Sí, soy estudiante. Estoy estudiando la fenomenología de la migración. Vengo hacer mi trabajo de campo investigativo que se trata sobre…” y ahí decido abrumarlo con un vocabulario quizás más complejo que él esté acostumbrado a escuchar.


Digo frases llenas de palabras “grandes” y conceptos “difíciles y complejos”, hablando desde mi formación académica, y con cada frase veo su confusión en sus ojos, en su postura, y confieso que me entra una alegría de poder revertir esta sensación de hostigamiento. Aquí lo provoco no con mi estatura física -como él lo hace-, ni con esta capacidad y autoridad de emplear la fuerza y violencia del Estado, sino desde un matiz intelectual que confronta, plenamente, su capacidad de compresión. Digo frases que difíciles de entender; solo busco abrumarlo con conceptos de la “doble hermenéutica”, la “ontopológica expresión situada del Ser”, el “proceso heterofenomenológico de la subjetividad”, entre tantas otras cosas que no me atreviera decir en un ámbito más formal sin pasarlo por un cuidado epistémico reflexivo mayor. Funciona.


“Es que pareces a un motero”, me dice, ahora como si tuviera la necesidad de justificar su aproximación, su interrogación.


“Un motero?”, le digo.


“Sí, tienes toda la apariencia de un motero. Estos que llevan marijuana por la frontera”


Pienso en atacar su prejuicio, pero decido que lo más importante es salirme de esta relación.


“Tu mochila, tu gorra, es que tienes la apariencia de un motero”, sigue.


No me detengo y le digo:

“No, pues, no todos que andamos así, somos moteros, o narcotraficantes”.


Sin medir hasta donde voy, sigo.

“No podemos ir por ahí con estos prejuicios.

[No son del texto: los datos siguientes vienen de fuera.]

File: src/rtl/cls_shear_seq.sv
// Cut-to-length shear sequencer: length tracking, flying-die cut window,
// coil-end halts, hole counting and dump/mist output timing.
// Assumes sensor inputs are synchronous to ref_clk; die position and line velocity
// arrive as binary words in 0.00001 inch and 0.00001 inch per tick.
//
// Function
// - After shear dwell ends, wait dump delay, then turn dump on and start dwell.
// - Dump output stays on exactly the dump dwell when the dump delay is nonzero, then turns off.
// - Count shear cycles; trigger mist at the programmed count; count zero disables.
// - Mist turns on after the mist delay measured from the shear dwell.
// - Mist stays on for the mist dwell, then turns off.
// - Continuous flow on: auto crop cut on every run entry.
// - Continuous flow off: no auto crop; manual shear works normally.
// - Material change pending: halt at changeover distance and warn the operator.
// - Standard mode: shear target nearer than coil-end offset postpones that halt until after the cut.
// - Kerf is added to every part length; kerf above 10.0000 inch refused.
// - Refuse to run parts below minimum part length, settable 0 to 999.99964 inch.
// - New coil loads minus shear-to-encoder distance, at most 10,000 inch.
// - Cut only past minimum die distance, and in tolerance in no-cut mode.
// - Line faster than the velocity assumed for minimum die: halt and error.
// - No-cut mode omits cut if out of tolerance at maximum die; in-tolerance there cuts.
// - Manual cuts when not running fire at the manual-cut die position.
// - In run, short and very-short outputs follow the length thresholds.
// - Hole mode target is the hole count plus distance past last hole.
// - Standard/hole mode change accepted only while the line is halted.
// - Hole mode halts if no hole within no-hole distance; zero disables.
// - Hole detections ignored until minimum spacing travelled; default 1 inch.
//
// Design decisions made here: strobed register access and the register addresses.
`timescale 1ns/1ns

module cls_shear_seq
  import cls_pkg::*;
#(
  parameter int TICK_CYC = `CLS_TICK_CYC,
  parameter int TW = 16
) (
  // Clock and reset
  input wire logic ref_clk,
  input wire logic nrst,
  // Register port
  input wire logic [4:0] reg_addr,
  input wire logic [31:0] reg_wdata,
  input wire logic reg_wr,
  input wire logic reg_rd,
  output logic [31:0] reg_rdata,
  // Machine sensors
  input wire cls_sense_t sense,
  input wire logic [31:0] die_pos,
  input wire logic [31:0] line_vel,
  // Machine actuators
  output cls_act_t act
);

  // Configuration and status registers
  logic [31:0] cfg_ff [0:`CLS_NREG-1];
  logic [31:0] rdata_ff;
  logic [31:0] tick_cnt_ff;
  logic tick_ff;
  logic run_ff, nxt_run;
  logic signed [31:0] acc_ff, nxt_acc;
  logic [31:0] since_hole_ff, nxt_since_hole;
  logic [15:0] hole_cnt_ff;
  logic [31:0] tail_ff;
  logic [15:0] mist_cnt_ff;
  logic sheet_q_ff, hole_q_ff, run_req_q_ff;
  logic crop_ff, man_ff, die_ready_ff;
  logic postpone_ff, coil_done_ff;
  logic warn_ff, e_vel_ff, e_nohole_ff, e_tol_ff, e_minpart_ff;
  logic fire_ff, short_ff, vshort_ff;
  logic dump_on, mist_on;

  // Register fields
  wire [31:0] ctrl = cfg_ff[`CLS_R_CTRL];
  wire hole_mode = ctrl[`CLS_C_HOLE];
  wire cmf = ctrl[`CLS_C_CMF];
  wire nocut = ctrl[`CLS_C_NOCUT];
  wire [31:0] part_len = cfg_ff[`CLS_R_PART];
  wire [31:0] kerf = cfg_ff[`CLS_R_KERF];
  wire [31:0] min_part = cfg_ff[`CLS_R_MINPART];
  wire [31:0] res = cfg_ff[`CLS_R_RES];
  wire [31:0] tol = cfg_ff[`CLS_R_TOL];
  wire [31:0] mist_cnt_set = cfg_ff[`CLS_R_MISTCNT];

  // Register write acceptance
  wire wr_ctrl = reg_wr && (reg_addr == `CLS_R_CTRL);
  wire err_clr = wr_ctrl && reg_wdata[`CLS_C_ERRCLR];
  wire ro_addr = (reg_addr == `CLS_R_STAT) || (reg_addr == `CLS_R_ACC);
  wire kerf_bad = (reg_addr == `CLS_R_KERF) && (reg_wdata > `CLS_KERF_MAX);
  wire minp_bad = (reg_addr == `CLS_R_MINPART) && (reg_wdata > `CLS_MINPART_MAX);
  wire shenc_bad = (reg_addr == `CLS_R_SHENC) && (reg_wdata > `CLS_SHENC_MAX);
  wire wr_ok = reg_wr && (reg_addr < 5'(`CLS_NREG)) && !ro_addr
               && !kerf_bad && !minp_bad && !shenc_bad;
  // A mode change while running keeps the old mode; the CMF and no-cut bits still load
  wire [31:0] ctrl_wval = {28'h000_0000, 1'b0, reg_wdata[`CLS_C_NOCUT],
                           reg_wdata[`CLS_C_CMF],
                           run_ff ? hole_mode : reg_wdata[`CLS_C_HOLE]};

  function automatic logic [31:0] rst_val(input int idx);
    case (idx)
      `CLS_R_HOLESPC: rst_val = `CLS_RST_HOLESPC;
      `CLS_R_RES: rst_val = `CLS_RST_RES;
      `CLS_R_TOL: rst_val = `CLS_RST_TOL;
      default: rst_val = `CLS_RST_ZERO;
    endcase
  endfunction

  genvar gi;
  generate
    for (gi = 0; gi < `CLS_NREG; gi++) begin : g_cfg
      always_ff @(posedge ref_clk) begin
        if (!nrst) begin
          cfg_ff[gi] <= rst_val(gi);
        end else if (wr_ok && (reg_addr == 5'(gi))) begin
          cfg_ff[gi] <= (gi == `CLS_R_CTRL) ? ctrl_wval : reg_wdata;
        end
      end
    end
  endgenerate

  // Common time base for every delay and dwell
  always_ff @(posedge ref_clk) begin
    if (!nrst) begin
      tick_cnt_ff <= '0;
      tick_ff <= 1'b0;
    end else begin
      tick_ff <= (tick_cnt_ff == 32'(TICK_CYC - 1));
      tick_cnt_ff <= (tick_cnt_ff == 32'(TICK_CYC - 1)) ? '0 : tick_cnt_ff + 1'b1;
    end
  end

  // Edges of sensor levels
  wire sheet_rise = sense.sheet && !sheet_q_ff;
  wire hole_rise = sense.hole && !hole_q_ff;
  wire run_entry = nxt_run && !run_ff;

  // Part targets with kerf folded in
  wire [31:0] target = part_len + kerf;
  wire signed [31:0] diff = acc_ff - $signed(target);
  wire [31:0] diff_abs = diff[31] ? 32'(-diff) : 32'(diff);
  wire part_short = part_len < min_part;

  // Hole acceptance and hole-mode target
  wire hole_ok = hole_mode && hole_rise && (since_hole_ff >= cfg_ff[`CLS_R_HOLESPC]);
  wire hole_reach = (hole_cnt_ff >= cfg_ff[`CLS_R_HOLES][15:0])
                    && (hole_cnt_ff != 16'h0000)
                    && (since_hole_ff >= cfg_ff[`CLS_R_HOLEPAST]);
  wire len_reach = acc_ff >= $signed(target - tol);
  wire in_tol = hole_mode || (diff_abs <= tol);

  // Flying-die cut window
  wire past_min = die_pos >= cfg_ff[`CLS_R_MINDIE];
  wire at_max = die_pos >= cfg_ff[`CLS_R_MAXDIE];
  wire cut_arm = run_ff && die_ready_ff && !crop_ff && (hole_mode ? hole_reach : len_reach);
  wire fire_auto = cut_arm && past_min && (!nocut || in_tol);
  wire omit = cut_arm && nocut && at_max && !in_tol && !fire_auto;
  wire fire_crop = run_ff && crop_ff && die_ready_ff && past_min;
  wire fire_man = !run_ff && man_ff && die_ready_ff
                  && (die_pos >= cfg_ff[`CLS_R_MANDIE]);
  wire fire = fire_auto || fire_crop || fire_man;

  // Coil-end changeover
  wire signed [31:0] remain = $signed(target) - acc_ff;
  wire ce_reach = run_ff && sense.job_change && !coil_done_ff
                  && (tail_ff >= cfg_ff[`CLS_R_CEPOINT]);
  wire ce_near = (remain > 0) && (remain < $signed(cfg_ff[`CLS_R_CEOFF])) && !hole_mode;
  wire halt_chg = (ce_reach && !ce_near) || (postpone_ff && fire_auto);

  // Line faults
  wire halt_vel = run_ff && (line_vel > cfg_ff[`CLS_R_VELREF]);
  wire halt_nohole = run_ff && hole_mode && (cfg_ff[`CLS_R_NOHOLE] != 32'h0000_0000)
                     && (since_hole_ff > cfg_ff[`CLS_R_NOHOLE]);
  wire halt = halt_chg || halt_vel || halt_nohole;

  // Run control: entry refused while the part is under the minimum length
  always_comb begin
    nxt_run = run_ff;
    if (halt || !sense.run_req) begin
      nxt_run = 1'b0;
    end else if (sense.run_req && !run_req_q_ff && !part_short) begin
      nxt_run = 1'b1;
    end
  end

  // Length accumulator
  always_comb begin
    nxt_acc = acc_ff;
    if (sheet_rise) begin
      nxt_acc = -$signed(cfg_ff[`CLS_R_SHENC]);
    end else begin
      if (fire_crop) begin
        nxt_acc = '0;
      end else if (fire_auto || omit) begin
        nxt_acc = acc_ff - $signed(target);
      end
      if (sense.enc_step) begin
        nxt_acc = nxt_acc + $signed(res);
      end
    end
  end

  // Distance since the last accepted hole, saturating
  always_comb begin
    nxt_since_hole = since_hole_ff;
    if (hole_ok) begin
      nxt_since_hole = '0;
    end else if (sense.enc_step && (since_hole_ff <= 32'hFFFF_FFFF - res)) begin
      nxt_since_hole = since_hole_ff + res;
    end
  end

  always_ff @(posedge ref_clk) begin
    if (!nrst) begin
      run_ff <= 1'b0;
      acc_ff <= '0;
      since_hole_ff <= '0;
      sheet_q_ff <= 1'b0;
      hole_q_ff <= 1'b0;
      run_req_q_ff <= 1'b0;
    end else begin
      run_ff <= nxt_run;
      acc_ff <= nxt_acc;
      since_hole_ff <= nxt_since_hole;
      sheet_q_ff <= sense.sheet;
      hole_q_ff <= sense.hole;
      run_req_q_ff <= sense.run_req;
    end
  end

  // Hole count: restarts after each cut so the next target counts afresh
  always_ff @(posedge ref_clk) begin
    if (!nrst) begin
      hole_cnt_ff <= '0;
    end else if (fire || omit || !hole_mode) begin
      hole_cnt_ff <= hole_ok ? 16'h0001 : 16'h0000;
    end else if (hole_ok && (hole_cnt_ff != 16'hFFFF)) begin
      hole_cnt_ff <= hole_cnt_ff + 1'b1;
    end
  end

  // Cut requests and die readiness; the die must come back under minimum
  // before it may fire again, so one stroke never cuts twice
  always_ff @(posedge ref_clk) begin
    if (!nrst) begin
      crop_ff <= 1'b0;
      man_ff <= 1'b0;
      die_ready_ff <= 1'b0;
    end else begin
      if (run_entry) begin
        crop_ff <= cmf;
      end else if (fire_crop || !run_ff) begin
        crop_ff <= 1'b0;
      end
      if (sense.manual_cut && !run_ff) begin
        man_ff <= 1'b1;
      end else if (fire_man || run_ff) begin
        man_ff <= 1'b0;
      end
      if (fire || omit) begin
        die_ready_ff <= 1'b0;
      end else if (!past_min) begin
        die_ready_ff <= 1'b1;
      end
    end
  end

  // Coil tail distance: material travelled since the sheet sensor went clear
  always_ff @(posedge ref_clk) begin
    if (!nrst) begin
      tail_ff <= '0;
      coil_done_ff <= 1'b0;
      postpone_ff <= 1'b0;
    end else begin
      if (sense.sheet) begin
        tail_ff <= '0;
      end else if (sense.enc_step && (tail_ff <= 32'hFFFF_FFFF - res)) begin
        tail_ff <= tail_ff + res;
      end
      if (sense.sheet) begin
        coil_done_ff <= 1'b0;
      end else if (ce_reach) begin
        coil_done_ff <= 1'b1;
      end
      if (ce_reach && ce_near) begin
        postpone_ff <= 1'b1;
      end else if (fire_auto || !run_ff) begin
        postpone_ff <= 1'b0;
      end
    end
  end

  // Sticky flags: a new event in the clearing cycle wins
  always_ff @(posedge ref_clk) begin
    if (!nrst) begin
      warn_ff <= 1'b0;
      e_vel_ff <= 1'b0;
      e_nohole_ff <= 1'b0;
      e_tol_ff <= 1'b0;
      e_minpart_ff <= 1'b0;
    end else begin
      warn_ff <= halt_chg || (warn_ff && !err_clr);
      e_vel_ff <= halt_vel || (e_vel_ff && !err_clr);
      e_nohole_ff <= halt_nohole || (e_nohole_ff && !err_clr);
      e_tol_ff <= omit || (e_tol_ff && !err_clr);
      e_minpart_ff <= (sense.run_req && !run_req_q_ff && part_short)
                      || (e_minpart_ff && !err_clr);
    end
  end

  // Mist shear-cycle counter; zero setting keeps the feature off
  wire mist_en = mist_cnt_set != 32'h0000_0000;
  wire mist_trig = sense.dwell_end && mist_en
                   && ({16'h0000, mist_cnt_ff} + 32'h0000_0001 >= mist_cnt_set);
  always_ff @(posedge ref_clk) begin
    if (!nrst) begin
      mist_cnt_ff <= '0;
    end else if (!mist_en || mist_trig) begin
      mist_cnt_ff <= '0;
    end else if (sense.dwell_end) begin
      mist_cnt_ff <= mist_cnt_ff + 1'b1;
    end
  end

  cls_pulse_timer #(.W(TW)) u_dump (
    .ref_clk(ref_clk),
    .nrst(nrst),
    .start(sense.dwell_end),
    .tick(tick_ff),
    .delay(cfg_ff[`CLS_R_DUMPDLY][TW-1:0]),
    .dwell(cfg_ff[`CLS_R_DUMPDWL][TW-1:0]),
    .out(dump_on)
  );

  cls_pulse_timer #(.W(TW)) u_mist (
    .ref_clk(ref_clk),
    .nrst(nrst),
    .start(mist_trig),
    .tick(tick_ff),
    .delay(cfg_ff[`CLS_R_MISTDLY][TW-1:0]),
    .dwell(cfg_ff[`CLS_R_MISTDWL][TW-1:0]),
    .out(mist_on)
  );

  // Registered outputs
  always_ff @(posedge ref_clk) begin
    if (!nrst) begin
      fire_ff <= 1'b0;
      short_ff <= 1'b0;
      vshort_ff <= 1'b0;
    end else begin
      fire_ff <= fire;
      short_ff <= nxt_run && (target <= cfg_ff[`CLS_R_SHORT]);
      vshort_ff <= nxt_run && (target <= cfg_ff[`CLS_R_VSHORT]);
    end
  end

  assign act.line_run = run_ff;
  assign act.shear_fire = fire_ff;
  assign act.dump = dump_on;
  assign act.mist = mist_on;
  assign act.short_part = short_ff;
  assign act.vshort_part = vshort_ff;
  assign act.warn_change = warn_ff;

  // Register read, data in the cycle after the strobe
  wire [31:0] status = {25'h000_0000, postpone_ff, e_minpart_ff, e_tol_ff,
                        e_nohole_ff, e_vel_ff, warn_ff, run_ff};
  wire [31:0] rd_mux = (reg_addr == `CLS_R_STAT) ? status :
                       (reg_addr == `CLS_R_ACC) ? acc_ff :
                       (reg_addr < 5'(`CLS_NREG)) ? cfg_ff[reg_addr] : 32'h0000_0000;
  always_ff @(posedge ref_clk) begin
    if (!nrst) begin
      rdata_ff <= '0;
    end else begin
      rdata_ff <= reg_rd ? rd_mux : 32'h0000_0000;
    end
  end
  assign reg_rdata = rdata_ff;

endmodule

Hay que trabajar para desmantelar estos prejuicios…


Y ahí sigo, y digo que justamente este es un factor que atraviesa las vidas de los migrantes, de que se les entablan en un esquema imaginario fomentado en un prejuicio que proviene desde discursos que no buscan desvelar las realidades, sino promover ciertos intereses, etc... Son cinco minutos donde me voy sintiendo cada vez más reivindicado hasta que el policía decide que ya escucho lo suficiente, y me entrega mi gafete mientras sigo hablándole de lo importante de “ver” más allá de las presentaciones reconstruidas desde los regímenes del racismo, del xenofóbico, de la aporofobia, etc. Sé que este policía es un agente de los intereses biopolíticos, de la frontera, del turismo, de la “mirada imperial”. Me despido y me sigo. Me falta una hora para llegar a mi cita. Camino y miro a todos aquellos que se parecen a mí, que se parecen, entonces a “un motero”. Estar en estas esferas de la frontera como Tijuana es estar dentro de las múltiples narrativas que construye los diversos discursos de estar, ser, ver, y sentir las vidas de nosotros, lo otros, y todos aquellos en tránsito. Las vidas de los migrantes están -constantemente- siendo juzgado.